§ **Brief**
Please copy each line of the listing that includes the string "what".

§ **Given data**
This is an optimization exercise on Yosys and OpenROAD, whose aim is small area, a short achievable clock period and few clock cycles, not a production implementation. The RTL was checked by simulation tests, not by an equivalence proof against the original design.

rev 12:
## csp_top
module csp_top (
	input  logic        clk,
	input  logic        arst_n,
	input  logic        item_valid,
	output logic        item_stall,
	input  logic [1:0]  item_action,
	input  logic [31:0] item_px,
	input  logic [31:0] item_py,
	output logic        result_valid,
	input  logic        result_stall,
	output logic        result_empty_error,
	output logic [15:0] result_closest_index,
	output logic [15:0] result_neighbour_index,
	output logic [31:0] result_closest_x,
	output logic [31:0] result_closest_y,
	output logic [31:0] result_neighbour_x,
	output logic [31:0] result_neighbour_y,
	output logic [31:0] result_ratio_u,
	output logic [31:0] result_projected_x,
	output logic [31:0] result_projected_y
);
For scale: about 17000 cells after synthesis, roughly 330 I/O pins, ~160000 um^2 of cells after synthesis.
Settings: LEC_CHECK=0, CAP_MARGIN=20, CORE_MARGIN=2, CORE_UTILIZATION=50, SETUP_SLACK_MARGIN=5, SLEW_MARGIN=20; clock period 14.0 ns.
run.sh (not shown) runs the stock make flow with config.mk's settings and CLKGATE_MAP_FILE= SYNTH_SCRIPT=/design/flow/synth_recipe.tcl, a recipe that flattens the netlist after the stock synthesis.
Having completed the whole flow, rev 12 delivered a layout that passed the timing, design-rule and antenna checks.
Testbench counts of rev 12, summed over its fixed seeds: cycles 6,031.
The inputs of rev 13 differ from those of rev 12 as listed below.
diff --git a/flow/design.v b/flow/design.v
--- a/flow/design.v
+++ b/flow/design.v
@@ -3367,17 +3367,25 @@
 	logic        minf, pflag;
 	logic        pend;
 	logic [1:0]  pstep;
 	logic [2:0]  est;
 	logic        res_v;
 	logic [31:0] jcx, jcy, jnx, jny;
 	logic [15:0] jci, jni;
-	logic eng_idle, eng_free, f_go;
+	logic        qv;
+	logic [31:0] qcx, qcy, qnx, qny;
+	logic [15:0] qci, qni;
+	logic [64:0] qden;
+	logic [65:0] qmag;
+	logic        qneg;
+	logic        take_q;
+	logic eng_idle, eng_free, eng_soon, f_go;
 	assign eng_idle = (est == E_IDLE) && !res_v;
 	assign eng_free = (est == E_IDLE) || (est == E_F && !res_v);
+	assign take_q   = qv && eng_free;
 	assign f_go     = (est == E_F) && (!res_v || !result_stall);
 	logic [64:0] d2;
 	logic        gt_a, gt_b;
 	logic [65:0] nmag;
 	logic        nsgn;
 	logic        s2_pt_live;
 	function automatic logic gt3(input logic [64:0] a, input logic [64:0] b, input logic [64:0] d);
@@ -3413,17 +3421,17 @@
 		nmag = pn[66] ? nn[65:0] : pn[65:0];
 		s2_pt_live = (s2_kind == K_PT) && !minf && !cnt_max;
 	end
 	logic s2_end, fast, empty_now, cap_now, go_slow, steal, hold, in_pe, adv, take;
 	logic [2:0] steal_k;
 	always_comb begin
 		s2_end    = (s2_kind == K_END);
-		fast      = s2_end && !s2_bad && !hold_q && !cnt_z && eng_free;
-		empty_now = eng_idle && ((s2_end && cnt_z) || (pend && pstep == P_EMPTY));
-		cap_now   = (s2_kind == K_DEN) || ((s2_kind == K_RDEN) && pend && eng_free);
+		fast      = s2_end && !s2_bad && !hold_q && !cnt_z && (!qv || eng_soon);
+		empty_now = eng_idle && !qv && ((s2_end && cnt_z) || (pend && pstep == P_EMPTY));
+		cap_now   = (s2_kind == K_DEN) || ((s2_kind == K_RDEN) && pend && (!qv || eng_free));
 		go_slow   = s2_end && !fast && !empty_now;
 		steal     = fast || (pend && pstep != P_EMPTY && !cap_now);
 		case (pstep)
 			P_RDA:   steal_k = K_RDA;
 			P_RDB:   steal_k = K_RDB;
 			P_RDEN:  steal_k = K_RDEN;
 			default: steal_k = K_NONE;
@@ -3468,14 +3476,15 @@
 	logic [65:0] rem;    
 	logic        nneg;   
 	logic        neg, sat, first;
 	logic signed [32:0] sdx, sdy;
 	logic [33:0] lq;
 	logic [4:0]  dcnt;
 	logic signed [65:0] accx, accy;
+	assign eng_soon = eng_free || (est == E_DIV && dcnt == 5'd1 && !res_v);
 	function automatic logic [6:0] bitlen66(input logic [65:0] v);
 		logic [6:0] r;
 		r = '0;
 		for (int i = 0; i < 66; i++) if (v[i]) r = 7'(i + 1);
 		bitlen66 = r;
 	endfunction
 	function automatic logic [31:0] sat32(input logic signed [50:0] v);
@@ -3581,14 +3590,15 @@
 			cnt_ge2 <= 1'b0;
 			cnt_max <= 1'b0;
 			minf    <= 1'b0;
 			pend    <= 1'b0;
 			pstep   <= P_EMPTY;
 			est     <= E_IDLE;
 			res_v   <= 1'b0;
+			qv      <= 1'b0;
 		end else begin
 			if (take) in_v <= 1'b1;
 			else if (!in_pe || adv) in_v <= 1'b0;
 			if (take) begin
 				case (item_action)
 					2'd0: begin
 						qx <= item_px;
@@ -3634,20 +3644,22 @@
 				else pstep <= P_RDEN;
 			end else if (pend && pstep == P_RDA) begin
 				pstep <= P_RDB;
 			end else if (pend && pstep == P_RDB) begin
 				pstep <= P_RDEN;
 			end
 			case (est)
-				E_IDLE: if (cap_now) est <= E_SH;
+				E_IDLE: if (take_q) est <= E_SH;
 				E_SH:   est <= (den == '0) ? E_F : E_DIV;
 				E_DIV:  if (dcnt == 5'd1) est <= E_F;
-				E_F:    if (f_go) est <= cap_now ? E_SH : E_IDLE;
+				E_F:    if (f_go) est <= take_q ? E_SH : E_IDLE;
 				default: est <= E_IDLE;
 			endcase
+			if (cap_now) qv <= 1'b1;
+			else if (take_q) qv <= 1'b0;
 			if (f_go || empty_now) res_v <= 1'b1;
 			else if (res_v && !result_stall) res_v <= 1'b0;
 		end
 	end
 	always_ff @(posedge clk) begin
 		if (take) begin
 			in_act <= item_action;
@@ -3678,24 +3690,35 @@
 				bx <= ax; by <= ay; db <= da;
 				ax <= s2_x; ay <= s2_y; da <= d2;
 			end
 		end
 		if (s2_kind == K_RDA) da <= d2;
 		if (s2_kind == K_RDB) db <= d2;
 		if (cap_now) begin
-			jcx <= ax;
-			jcy <= ay;
-			jnx <= bx;
-			jny <= by;
-			jci <= 16'(cnt - 17'd1);
-			if (minf) jni <= pflag ? cnt[15:0] : 16'(cnt - 17'd2);
-			else      jni <= cnt_ge2 ? 16'(cnt - 17'd2) : 16'(cnt - 17'd1);
-			den  <= d2;
-			rem  <= nmag;
-			nneg <= nsgn;
+			qcx  <= ax;
+			qcy  <= ay;
+			qnx  <= bx;
+			qny  <= by;
+			qci  <= 16'(cnt - 17'd1);
+			if (minf) qni <= pflag ? cnt[15:0] : 16'(cnt - 17'd2);
+			else      qni <= cnt_ge2 ? 16'(cnt - 17'd2) : 16'(cnt - 17'd1);
+			qden <= d2;
+			qmag <= nmag;
+			qneg <= nsgn;
+		end
+		if (take_q) begin
+			jcx  <= qcx;
+			jcy  <= qcy;
+			jnx  <= qnx;
+			jny  <= qny;
+			jci  <= qci;
+			jni  <= qni;
+			den  <= qden;
+			rem  <= qmag;
+			nneg <= qneg;
 		end
 		if (empty_now) begin
 			res_e  <= 1'b1;
 			res_ci <= '0;
 			res_ni <= '0;
 			res_cx <= '0;
 			res_cy <= '0;
[summary]
Rev 13 packs its core more tightly than rev 12.
As far as global-route wire length before repair is concerned, rev 13 and rev 12 perform about the same.
The higher flip-flop and latch area of rev 12 and rev 13 is in rev 13.
Rev 13 has setup slack above what rev 12 had.
Taking rev 12 as the reference, in rev 13 met1 demand-to-capacity share in global routing down 1.8 points, slew at the pin closest to its max-slew limit dropped 84 ps, count of clock-buffer cells in the layout now sits higher, cell count of the worst reg-to-reg path +6.
Routing usage on met3 down 1.6 points in rev 13 wrt rev 12
Rev 13 against rev 12: wire length roughly the same; detailed-route via count lower; initial antenna violation count higher.
Testbench counts of rev 13, summed over its fixed seeds: cycles 5,449.

==> what the ideal ports hide <==
How much do the figures lean on ideal ports? The routed layouts below were timed once more, with nothing changed but the port constraints.
Step 1 sets driving cells, clkbuf_16 on the clock port and buf_2 on the other inputs (assumed; they add their load-dependent delay and slew).
Step 2, shift: input delay + t, output delay - t, t = (earliest + latest rising clock arrival at the registers) / 2. This alone moves slack from input paths to output paths.
a / b / c = ideal / step 1 / step 2; a / b = the first two.
run	t, ns	setup slack, ns	worst setup path at the end	worst register clock-pin slew, ns	cell pins on the clock port's net
rev 12	0.998	4.945 / 4.945 / 4.945	register to register	0.07 / 0.07	1
rev 13	1.015	4.968 / 4.968 / 4.968	register to register	0.07 / 0.07	1
After both steps setup and hold are still met in every run listed.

§ **Result of this exercise**
Rev 13 has setup slack above what rev 12 had.
==> what the ideal ports hide <==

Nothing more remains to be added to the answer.